The distant point of the ridge, like the tongue of a calf, put
its red lick on the sky. Mists, voids, patches of woods and naked clay, flickered like live ashes, pink and blue. A mirror that hung within the porch on the house wall began to flicker as at the striking of kitchen matches. Suddenly two chinaberry trees at the foot of the yard lit up, like roosters astrut with golden tails. Caterpillar nets shone in the pecan tree. A swollen shadow bulked underneath it, familiar in shape as Noah’s Ark—a school bus.

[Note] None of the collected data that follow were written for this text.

`src/rtl/imb_map.svh`:
```
`ifndef IMB_MAP_SVH
`define IMB_MAP_SVH

// ****************************************************************
// Register offsets
// ****************************************************************
`define IMB_OFS_REF_B_PAIR 12'h10f
`define IMB_OFS_TIMESTAMP 12'h110
`define IMB_OFS_LOCK 12'h111
`define IMB_OFS_STATE 12'h112
`define IMB_OFS_FAST_ACQ 12'h113
`define IMB_OFS_PROFILE 12'h114
`define IMB_OFS_ANALOG 12'h115
`define IMB_OFS_STATUS_LO 12'h120
`define IMB_OFS_STATUS_HI 12'h121
`define IMB_OFS_STATUS_MID 12'h122

// ****************************************************************
// Writable bit masks and reset values
// ****************************************************************
`define IMB_WMASK_REF_B_PAIR 8'hff
`define IMB_WMASK_TIMESTAMP 8'h1f
`define IMB_WMASK_LOCK 8'hff
`define IMB_WMASK_STATE 8'hfd
`define IMB_WMASK_FAST_ACQ 8'h1f
`define IMB_WMASK_PROFILE 8'h3f
`define IMB_WMASK_ANALOG 8'h1f
`define IMB_RESET_VALUE 8'h00
`define IMB_NUM_REGS 7
`define IMB_NUM_SRC 56

`endif

```
`src/rtl/imb_pkg.sv`:
```
package imb_pkg;

  typedef struct packed {
    logic [11:0] addr;
    logic [7:0] wdata;
    logic wr;
    logic rd;
  } imb_bus_req_type;

  typedef logic [7:0] imb_byte_type;

endpackage
```
`src/rtl/imb_irq_mask_bank.sv`:
```
`timescale 1ns/1ps
`include "imb_map.svh"
// Behaviour
// RQ1: 0x10F bits 7..4 enable complement second-ref resync, valid, unfault, fault.
// RQ2: 0x10F bits 3..0 enable true second-ref resync, valid, unfault, fault.
// RQ3: Divider resync event raised on resync, reported only when its mask is one.
// RQ4: 0x110 bit 4 enables skew update; bits 7..5 reserved, read zero.
// RQ5: 0x110 bits 3,2 enable timestamp 1 and 0 time-code events.
// RQ6: 0x110 bits 1,0 enable auxiliary oscillator 1 and 0 events.
// RQ7: Mask bit one enables its source; zero keeps it disabled.
// RQ8: 0x111 enables first-channel clamp, slew limiter, frequency and phase lock events.
// RQ9: 0x113 bits 4..2 enable divider resync and fast-acquisition events; rest reserved. The code stores bits 4..0; only bits 7..5 read zero.
// RQ10: Registers 0x111..0x115 reset to zero and are read/write; 0x115 bits 4..0.
// RQ11: 0x112 enables switching, freerun, holdover, hitless, history, phase step; bit 1 reserved.
// RQ12: 0x114 bits 5..0 enable profile 5..0 activation events.
// RQ13: Masked events never raise the request; enabled ones combine onto it.
module imb_irq_mask_bank
  import imb_pkg::*;
(
  input wire logic clk_sys_i, // 20 MHz system clock
  input wire logic rst_n_i, // Asynchronous active-low reset
  input wire logic [11:0] addr_i, // Register address
  input wire logic [7:0] wdata_i, // Write data
  input wire logic wr_i, // Write strobe
  input wire logic rd_i, // Read strobe
  input wire logic [`IMB_NUM_SRC-1:0] event_i, // Event pulses, same clock, reg-ordered
  output logic [7:0] rdata_o, // Read data, valid the cycle after rd_i
  output logic irq_o // Level interrupt request
);

  // ****************************************************************
  // Mask registers
  // ****************************************************************
  imb_bus_req_type req;
  imb_byte_type mask_r [`IMB_NUM_REGS];
  imb_byte_type mask_nxt [`IMB_NUM_REGS];
  imb_byte_type wmask [`IMB_NUM_REGS];
  logic [11:0] ofs [`IMB_NUM_REGS];

  assign req = '{addr: addr_i, wdata: wdata_i, wr: wr_i, rd: rd_i};

  assign ofs[0] = `IMB_OFS_REF_B_PAIR;
  assign ofs[1] = `IMB_OFS_TIMESTAMP;
  assign ofs[2] = `IMB_OFS_LOCK;
  assign ofs[3] = `IMB_OFS_STATE;
  assign ofs[4] = `IMB_OFS_FAST_ACQ;
  assign ofs[5] = `IMB_OFS_PROFILE;
  assign ofs[6] = `IMB_OFS_ANALOG;
  assign wmask[0] = `IMB_WMASK_REF_B_PAIR; // see RQ1 see RQ2
  assign wmask[1] = `IMB_WMASK_TIMESTAMP; // see RQ4 see RQ5 see RQ6
  assign wmask[2] = `IMB_WMASK_LOCK; // see RQ8
  assign wmask[3] = `IMB_WMASK_STATE; // see RQ11
  assign wmask[4] = `IMB_WMASK_FAST_ACQ; // see RQ9
  assign wmask[5] = `IMB_WMASK_PROFILE; // see RQ12
  assign wmask[6] = `IMB_WMASK_ANALOG; // see RQ10

  // Reserved bits are never stored, so they always read zero, except 0x113 bits 1..0, which are stored.
  always_comb
  begin
    for (int i = 0; i < `IMB_NUM_REGS; i++)
    begin
      mask_nxt[i] = mask_r[i];
      if (req.wr && req.addr == ofs[i])
      begin
        mask_nxt[i] = req.wdata & wmask[i]; // see RQ10
      end
    end
  end

  always_ff @(posedge clk_sys_i or negedge rst_n_i)
  begin
    if (!rst_n_i)
    begin
      for (int i = 0; i < `IMB_NUM_REGS; i++)
      begin
        mask_r[i] <= `IMB_RESET_VALUE; // see RQ10
      end
    end
    else
    begin
      mask_r <= mask_nxt;
    end
  end

  // ****************************************************************
  // Sticky status, cleared by reading
  // ****************************************************************
  logic [`IMB_NUM_SRC-1:0] mask_flat;
  logic [`IMB_NUM_SRC-1:0] stat_r;
  logic [`IMB_NUM_SRC-1:0] stat_nxt;
  logic [`IMB_NUM_SRC-1:0] clr;

  genvar g;
  generate
    for (g = 0; g < `IMB_NUM_REGS; g++)
    begin : g_flat
      assign mask_flat[g*8 +: 8] = mask_r[g];
    end
  endgenerate

  // Status bits latch every event so software sees it even if masked later; reading
  // the three status words clears 24, 24 and 8 bits of the register-ordered sources,
  // but only 0x120 (bits 7..0) and 0x121 (bits 55..48) return data; 0x122 reads zero.
  always_comb
  begin
    clr = '0;
    if (req.rd && req.addr == `IMB_OFS_STATUS_LO)
    begin
      clr[23:0] = '1;
    end
    if (req.rd && req.addr == `IMB_OFS_STATUS_MID)
    begin
      clr[47:24] = '1;
    end
    if (req.rd && req.addr == `IMB_OFS_STATUS_HI)
    begin
      clr[55:48] = '1;
    end
    // A new event wins over the read clear so it is never lost.
    stat_nxt = (stat_r & ~clr) | event_i; // see RQ3
  end

  always_ff @(posedge clk_sys_i or negedge rst_n_i)
  begin
    if (!rst_n_i)
    begin
      stat_r <= '0;
    end
    else
    begin
      stat_r <= stat_nxt;
    end
  end

  // ****************************************************************
  // Read port and interrupt output
  // ****************************************************************
  imb_byte_type rdata_nxt;
  logic irq_nxt;

  always_comb
  begin
    rdata_nxt = '0;
    if (req.rd)
    begin
      for (int i = 0; i < `IMB_NUM_REGS; i++)
      begin
        if (req.addr == ofs[i])
        begin
          rdata_nxt = mask_r[i];
        end
      end
      if (req.addr == `IMB_OFS_STATUS_LO)
      begin
        rdata_nxt = stat_r[7:0];
      end
      if (req.addr == `IMB_OFS_STATUS_HI)
      begin
        rdata_nxt = stat_r[55:48];
      end
    end
    // Gating the next status keeps irq aligned with the status register.
    irq_nxt = |(stat_nxt & mask_flat); // see RQ7 see RQ13 see RQ3
  end

  always_ff @(posedge clk_sys_i or negedge rst_n_i)
  begin
    if (!rst_n_i)
    begin
      rdata_o <= '0;
      irq_o <= 1'b0;
    end
    else
    begin
      rdata_o <= rdata_nxt;
      irq_o <= irq_nxt;
    end
  end

endmodule // imb_irq_mask_bank

```
`config.mk`:
```
export PLATFORM = sky130hd
export DESIGN_NAME = imb_irq_mask_bank
export DESIGN_NICKNAME = d
export VERILOG_FILES = /design/src/rtl/imb_pkg.sv /design/src/rtl/imb_irq_mask_bank.sv
export VERILOG_INCLUDE_DIRS = /design/src /design/src/rtl
export SDC_FILE = /design/constraint.sdc
export NUM_CORES = 1
export LEC_CHECK = 0
export BUFFER_PORTS_ARGS = -buffer_cell sky130_fd_sc_hd__buf_2
export CORE_ASPECT_RATIO = 0.7
export CORE_MARGIN = 2
export CORE_UTILIZATION = 45
export DETAILED_ROUTE_END_ITERATION = 6
export HOLD_SLACK_MARGIN = 0.15
export PLACE_DENSITY = 0.67
export SLEW_MARGIN = 25
export SYNTH_ARGS = -nofsm -noshare
export SYNTH_HDL_FRONTEND = slang
export SYNTH_SLANG_ARGS = --single-unit
```
`constraint.sdc`:
```
create_clock -name clk_sys_i -period 2.5 [get_ports clk_sys_i]
set_input_delay 0 -clock clk_sys_i [delete_from_list [all_inputs] [get_ports clk_sys_i]]
set_output_delay 0 -clock clk_sys_i [all_outputs]
set_load 0.1 [all_outputs]
```
* Yosys cells after proc, flatten, opt, wreduce, memory -nomap -nowiden
Cells that the tools add are included.
** Word-level totals
- Flip-flop bits (word level) :: 109
- Input bits :: 80
- Output and inout bits :: 9
- Word-level logic and storage cells :: 48
** Operators by class
- Eq/ne operators :: 10
- Mux-type cells :: 13
- Bitwise gates (word level) :: 4
- Reductions and logical operators :: 11
** Operator list (count)
- $eq 12x9->1 const B :: 10
- $mux 8 :: 11
- $and 56x53->56 :: 1
- $and 56x56->56 :: 1
- $not 56->56 :: 1
- $or 56x56->56 :: 1
- $reduce_or 56->1 :: 1
- $mux 24 :: 2
- $logic_and 1x1->1 :: 10

* Longest topological paths before layout
Gate-level depths: netlist of the first run.
- Word-level depth :: 11
- Gate-level depth with buffers :: 8

* Worst setup path after synthesis of the first run
OpenSTA, ideal clock, no wires.
- Path kind :: flip-flop to flip-flop
- From :: reg mask_r, in the netlist mask_flat[51]
- To :: reg irq_o
- Setup time :: 0.139 ns
- Data arrival time :: 1.673 ns
- Data required time :: 2.361 ns
- Setup slack :: 0.688 ns
- Cell stages (with the launch flop) :: 7
- Clock period less this slack :: 1.812 ns
- Cells stage by stage :: dfrtp_1 -> a22o_1 -> a221oi_1 -> nand4_1 -> or4_1 -> a311oi_1 -> nand4_1
** On the way
- Cells in the longest elaborated chain, start to end :: 2
** Ends and longest elaborated chain
- start: declaration :: RTL line imb_irq_mask_bank.sv:35 : imb_byte_type mask_r [`IMB_NUM_REGS];
- start signal: indexed assignment :: RTL line imb_irq_mask_bank.sv:76 : mask_r[i] <= `IMB_RESET_VALUE;
- start signal: assignment :: RTL line imb_irq_mask_bank.sv:81 : mask_r <= mask_nxt;
- $and 56x53->56 :: RTL line imb_irq_mask_bank.sv:163 : irq_nxt = |(stat_nxt & mask_flat);
- $reduce_or 56->1 :: RTL line imb_irq_mask_bank.sv:163
- named net irq_nxt :: RTL line imb_irq_mask_bank.sv:139 : logic irq_nxt;
- end signal: assignment :: RTL line imb_irq_mask_bank.sv:176 : irq_o <= irq_nxt;
- end: declaration :: RTL line imb_irq_mask_bank.sv:28 : output logic irq_o
The timed path passes the listed nets, and every way through them passes these cells.
A chain may end at the register's enable or synchronous reset.

* Worst setup path after layout of the first run
- From :: reg mask_r, in the netlist mask_flat[5]
- To :: reg irq_o
Same word-level chain as after synthesis.

==> summary.txt, run 1 <==
Finish
  • Fillers: 787
  • Most frequent cells in the layout: dfrtp_1, buf_2, dlygate4sd3_1
  • Nets: 600
  • Layout cells sized above 1: 0.302
  • Antenna diode count: 0
  • Layout Utilization: 0.625
  • Register area: roughly 2500 sq um
  • Area occupied by multi-input gates: 2020 sq um
  • Area grow syn2layout: 33.2%
  • Commonest non-fill, non-tap cell in the layout: dfrtp_1

CTS
  • Worst-path clk slew: around 0.07 ns
  • CTS tree: done
  • Clock buffer depth: 2
  • Setup bufs post-CTS: 0
  • CTS root buf: clkbuf_16
  • H-tree depth: 3
  • CTS Buf Count: 9
  • Worst-skew pair later-pin latency: 0.35 ns
  • # clock sinks: 100

Outcome
  • Status: finished, final reports clean

Routing
  • Avg Vias per Cell: 6.10
  • DR pass1 iterations: 5
  • Drt drc: 0
  • Routed via count: roughly 4,000
  • Drt initial violations: ~530
  • Final ANT Viol Nets: 0
  • DR WL/cell: ~23 um
  • Final WL: between 15,000 and 20,000 um

Critical path
  • CP max FO: 4
  • CP startpoint kind: register
  • Slowest stage cell on the critical path: or4_1
  • CP Cell Sequence: a22o_1 > a221oi_1 > nand4_1 > or4_1 > a311oi_1 > nand4_1
  • Setup crit start: mask_flat[5]
  • Worst path max stage delay: 0.52 ns
  • Setup CP Type: register to register
  • Crit end category: register
  • CP required: 2.72 ns
  • Top cell by count, worst path: nand4_1
  • FF-to-FF Start: mask_flat[5]
  • Worst EP arrival: about 2.6 ns

Floorplanning
  • Core area: a little under 10,000 sq um
  • Die area: 11,100 sq um
  • Top Ports: between 80 and 90
  • Die Y: approximately 89 um
  • Chip Width: 125 um
  • Num rows: 30
  • Initial Util: 0.469

Logic synthesis
  • Ys async rst share: 1.00
  • Synth Flop Type: dfrtp_1
  • Sequential area share after synthesis: 0.544
  • Post-Syn Instances: between 300 and 400
  • Seq cells post-synth: 100
  • Syn Area/Cell: between 10 and 15 sq um
  • Synth Cell Area: about 4600 sq um
  • Synth cell types: between 50 and 60
  • Syn nets: 453
  • Post-synth EDFFs: 0
  • Synth warn: 0

GRT
  • Vias in the first global route: between 3,000 and 4,000
  • Remaining Overflow, GRT: 0
  • Largest net degree at the start of global routing: 52
  • Total Routing Usage GR: 0.282
  • First-pass GRT wire length: roughly 23,000 um
  • Initial antenna violation count: 0

STA
  • Hold Slack: ~0.22 ns
  • Relative slew slack: 0.554
  • Tmin final: about 2.3 ns
  • TNS Setup: 0 ns
  • Fmax achieved: approximately 430 MHz
  • Final Hold Viols: 0
  • Final Skew: 0.00842 ns
  • Worst-Margin Slew: between 0.6 and 0.7 ns
  • Final Max Slew Viols: 0
  • Final setup violation count: 0
  • RSZ-0062 raised after global routing: no
  • Final period util: 0.936

Power and ir drop
  • Peak supply drop: approximately 0.34 mV
  • Total Power: 3.51 mW
  • Leak pwr: between 2 and 3 nW
  • Power per cell area: 574 nW/um^2

Place
  • Gpl congestion: between 0.9 and 1
  • DP HPWL: approximately 11,000 um
  • Port Buffers: 79

Hold path
  • Worst hold path class: input port to asynchronous set/reset pin

Flow run
  • Max cap viols: 0
-- flip-flops by register name (all words and copies together) (netlist names) --
register	cells
rdata_o	8
stat_r	47
irq_o	1
mask_flat	44
-- critical path, delay by kind of cell, from the launching register on --
kind | cells | cell delay (ns)
flops | 1 | 0.44
simple gates | 3 | 0.78
compound gates | 3 | 1.01
-- logic make-up after synthesis --
group,count (synthesis),synth area share
AND/OR/NAND/NOR,77,0.103
flip-flops,100,0.544
buffers and inverters,16,0.0158
AO/OA/AOI/OAI,132,0.214
multiplexers,48,0.122
-- repair_timing --
item                                   in CTS  in global routing
setup endpoints to repair                   0                  0
resized for setup                           0                  0
endpoints found under the hold margin     145                  0
hold buffers                               62                  0
-- power breakdown --
part / internal [mW] / total, mW / switching, mW
Clock: 0.976 / 1.59 / 0.615
Sequential: 1.62 / 1.63 / 0.00708
Combinational: 0.129 / 0.291 / 0.162
-- metrics by stage --
step                      setup slack, ns  std cells  instance area (sq um)
final                               0.159        652                   6120
after global routing               0.0334        652                   6120
after CTS                           0.194        652                   6120
after detailed placement            0.204        575                   5170
after global placement              0.303        575                   5170
after floorplan                     0.688        373                   4600
-- cell usage after synthesis, drive strengths merged (3+ instances only) --
library cell / number / share of area
a21o: 47 / 0.077
a21oi: 8 / 0.0087
a221o: 3 / 0.0065
a221oi: 9 / 0.017
a22o: 11 / 0.021
a22oi: 26 / 0.042
a31oi: 3 / 0.0041
and2: 3 / 0.0041
and3: 6 / 0.0082
buf: 9 / 0.010
clkbuf: 4 / 0.0033
dfrtp: 100 / 0.54
inv: 3 / 0.0024
mux2: 45 / 0.11
nand2: 13 / 0.011
nand3: 10 / 0.011
nand4: 10 / 0.015
nor2: 15 / 0.015
nor3: 4 / 0.0054
nor4b: 5 / 0.016
o21ai: 12 / 0.013
-- per-layer routing --
| layer | vias up | global-route usage | wire length (um) |
|---|---|---|---|
| met2 | 193 | 0.402 | 6280 |
| li1 | 1745 | - | - |
| met4 | 0 | 0.0981 | 342 |
| met1 | 2016 | 0.427 | 7210 |
| met3 | 25 | 0.0623 | 1310 |
| met5 | - | 0 | 0 |
-- area by class of cell --
class / count / area share
multi-input cells: 257 / 0.330
flip-flops and latches: 100 / 0.409
inverters: 3 / 0.00184
repair buffers: 149 / 0.178
well taps: 128 / 0.0261
clock buffers: 9 / 0.0368
clock inverters: 6 / 0.0184
-- path summary, 6_finish.rpt --
| check | to | slack (ns) | cells past startpoint |
|---|---|---|---|
| worst max-delay path | irq_o | 0.16 | 6 |
| worst min-delay path | stat_r[48] | 0.22 | 2 |
| worst max register to register | irq_o | 0.16 | 6 |
| worst min register to register | stat_r[18] | 0.48 | 1 |
| max in group asynchronous | stat_r[35] | 1.59 | 3 |
| min in group clk_sys_i | mask_flat[48] | 0.26 | 3 |
Note: power is estimated with default switching activity, not from simulation.
==> run 2, diff against run 1 <==
--- a/config.mk
+++ b/config.mk
@@ -13,6 +13,7 @@
 export DETAILED_ROUTE_END_ITERATION = 6
 export HOLD_SLACK_MARGIN = 0.15
 export PLACE_DENSITY = 0.67
+export SKIP_LAST_GASP = 1
 export SLEW_MARGIN = 25
 export SYNTH_ARGS = -nofsm -noshare
 export SYNTH_HDL_FRONTEND = slang
==> constraint.sdc (replaced) <==
create_clock -name clk_sys_i -period 2.89 [get_ports clk_sys_i]
set_input_delay 0.1445 -clock clk_sys_i [delete_from_list [all_inputs] [get_ports clk_sys_i]]
set_output_delay 0.1445 -clock clk_sys_i [all_outputs]
set_load 0.1 [all_outputs]
==> run 2 against run 1 <==
Effect of this change: largest power group unchanged; register-to-register slack improved by 0.48 ns; routed wire length is 3.0% lower; utilization shrank 1.6 points; cell count down 1.8%.
==> summary.txt, run 2 (synthesis gave the netlist of run 1 again) <==
Critical path
  • Setup CP Type: register to register
  • R2R cell count: 6
  • Cell family with most CP delay: compound AO/OA/AOI/OAI gates
  • Top cell by count, worst path: nand4_1
  • Worst EP arrival: about 2.5 ns
  • Buf/Inv on CP: 0
  • Worst path max stage delay: approximately 0.52 ns
  • Crit end category: register
  • CP Cell Sequence: a22o_1 > a221oi_1 > nand4_1 > or4_1 > a311oi_1 > nand4_1
  • CP startpoint kind: register
  • CP max FO: 4
  • WP depth: 6
  • Slowest stage cell on the critical path: or4_1
  • CP required: 3.10 ns

STA
  • Tmin final: 2.25 ns
  • Final period util: 0.780
  • RSZ-0062 raised after global routing: no
  • Worst-Margin Slew: between 0.7 and 0.8 ns
  • Final Skew: approximately 0.008 ns
  • Relative slew slack: 0.532
  • Final setup violation count: 0
  • Fmax achieved: roughly 440 MHz
  • Final Max Slew Viols: 0
  • TNS Setup: 0 ns
  • Final Hold Viols: 0

CTS
  • Worst-path clk slew: ~0.070 ns
  • # clock sinks: 100
  • Worst-skew pair later-pin latency: 0.35 ns
  • CTS tree: done
  • H-tree depth: 3
  • Setup bufs post-CTS: 0
  • CTS resizes: 0
  • CTS root buf: clkbuf_16
  • Clock buffer depth: 2
  • CTS Buf Count: 9
  • Hold buffers post-CTS: 52

Floorplanning
  • Chip Width: around 120 um
  • Initial Util: 0.469
  • Die area: 11,100 sq um
  • Num rows: 30
  • Core area: 9800 sq um
  • Top Ports: 89
  • Die Y: about 90 um

GRT
  • Grt met1 use: 0.419
  • GRT met3 Usage: 0.0713
  • Vias in the first global route: roughly 3,900
  • Busiest layer in global routing: met1
  • First-pass GRT wire length: 22,600 um
  • Remaining Overflow, GRT: 0
  • Largest net degree at the start of global routing: 56
  • Initial antenna violation count: 0
  • Total Routing Usage GR: 0.278
  • Global Route met2 Usage: 0.411

Hold path
  • Hold path cells: 2
  • Worst hold path class: input port to register

Finish
  • Most frequent cells in the layout: dfrtp_1, buf_2, dlygate4sd3_1
  • Area occupied by multi-input gates: around 2000 sq um
  • Max reg flops: between 40 and 50
  • Layout cells sized above 1: 0.305
  • Fillers: 802
  • Antenna diode count: 0
  • Most flop-heavy register: stat_r
  • Commonest non-fill, non-tap cell in the layout: dfrtp_1
  • Register area: about 2500 sq um
  • Post-route cell area: between 5000 and 6000 sq um
  • Area grow syn2layout: 29.9%
  • Nets: roughly 600

Routing
  • Routed via count: between 3,000 and 4,000
  • Drt drc: 0
  • Avg Vias per Cell: approximately 6
  • DR pass1 iterations: 5
  • Final WL: approximately 15,000 um
  • Final ANT Viol Nets: 0
  • Drt initial violations: ~470
  • DR WL/cell: around 23 um

Power and ir drop
  • Peak supply drop: 0.340 mV
  • Leak pwr: about 2.6 nW
  • Power per cell area: 486 nW/um^2

Outcome
  • Status: finished, final reports clean

Place
  • Port Buffers: about 80
  • Gpl congestion: between 0.9 and 1
  • DP HPWL: around 11,000 um
  • DP Area: 5140 sq um

Flow run
  • Max cap viols: 0
run 2: cell count changes in the layout (fill, tap and decap cells not counted), sizes merged:
cell	previous run	this run
inv	4	7
buf	87	84
dlygate4sd3	62	52
bufinv	3	1
run 2: through the flow:
stage	utilization	worst slack, ns	hold slack [ns]	cells	power [mW]
2_1_floorplan	-	1.08	-0.151	373	1.50
3_3_place_gp	0.525	0.573	0.229	572	1.62
3_5_place_dp	0.525	0.568	0.242	572	1.63
4_1_cts	0.609	0.706	0.151	640	2.92
5_1_grt	0.609	0.542	0.164	640	3.00
6_report	0.609	0.636	0.177	640	2.90
run 2: power by group:
group / switching [mW] / internal, mW / total [mW]
clock: 0.560 / 0.687 / 1.25
combinational: 0.138 / 0.106 / 0.244
sequential: 0.00647 / 1.40 / 1.41
run 2: layer usage:
metal | wire length (um) | vias to the layer above
met2 | 6260 | 202
met3 | 1500 | 16
li1 | - | 1724
met5 | 0 | -
met1 | 6780 | 2014
met4 | 144 | 0
run 2: layout make-up:
class	count	share of cell area
Clock buffer	9	0.0377
Clock inverter	7	0.0136
Inverter	3	0.00189
Multi-Input combinational cell	257	0.339
Sequential cell	100	0.419
Tap cell	128	0.0268
Timing Repair Buffer	136	0.162
run 2: final timing paths:
| kind | to | from | slack, ns |
|---|---|---|---|
| worst max-delay path | irq_o | mask_flat[5] | 0.64 |
| min in group asynchronous | rdata_o[5] | rst_n_i | 0.39 |
| worst min-delay path | mask_flat[11] | wdata_i[3] | 0.18 |
| worst min register to register | stat_r[18] | stat_r[18] | 0.48 |
| worst max register to register | irq_o | mask_flat[5] | 0.64 |
| max in group asynchronous | stat_r[17] | rst_n_i | 1.82 |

Then as if something came sliding out of the sky, the whole tin roof of the house ran with new blue. The posts along the porch softly bloomed downward, as if chalk marks were being drawn, one more time, down a still misty slate. The house was revealed as if standing there from pure memory against a now moonless sky. For the length of a breath, everything stayed shadowless, as under a lifting hand, and then a passage showed, running through the house, right through the middle of it, and at the head of the passage, in the center of the front gallery, a figure was revealed, a very old lady seated in a rocking chair with head cocked, as though wild to be seen.

Then Sunday light raced over the farm as fast as the chickens were flying. Immediately the first straight shaft of heat, solid as a hickory stick, was laid on the ridge.

Miss Beulah Renfro came out of the passage at a trot and cried in the voice of alarm which was her voice of praise, “Granny! Up, dressed, and waiting for ’em! All by yourself! Why didn’t you holler?”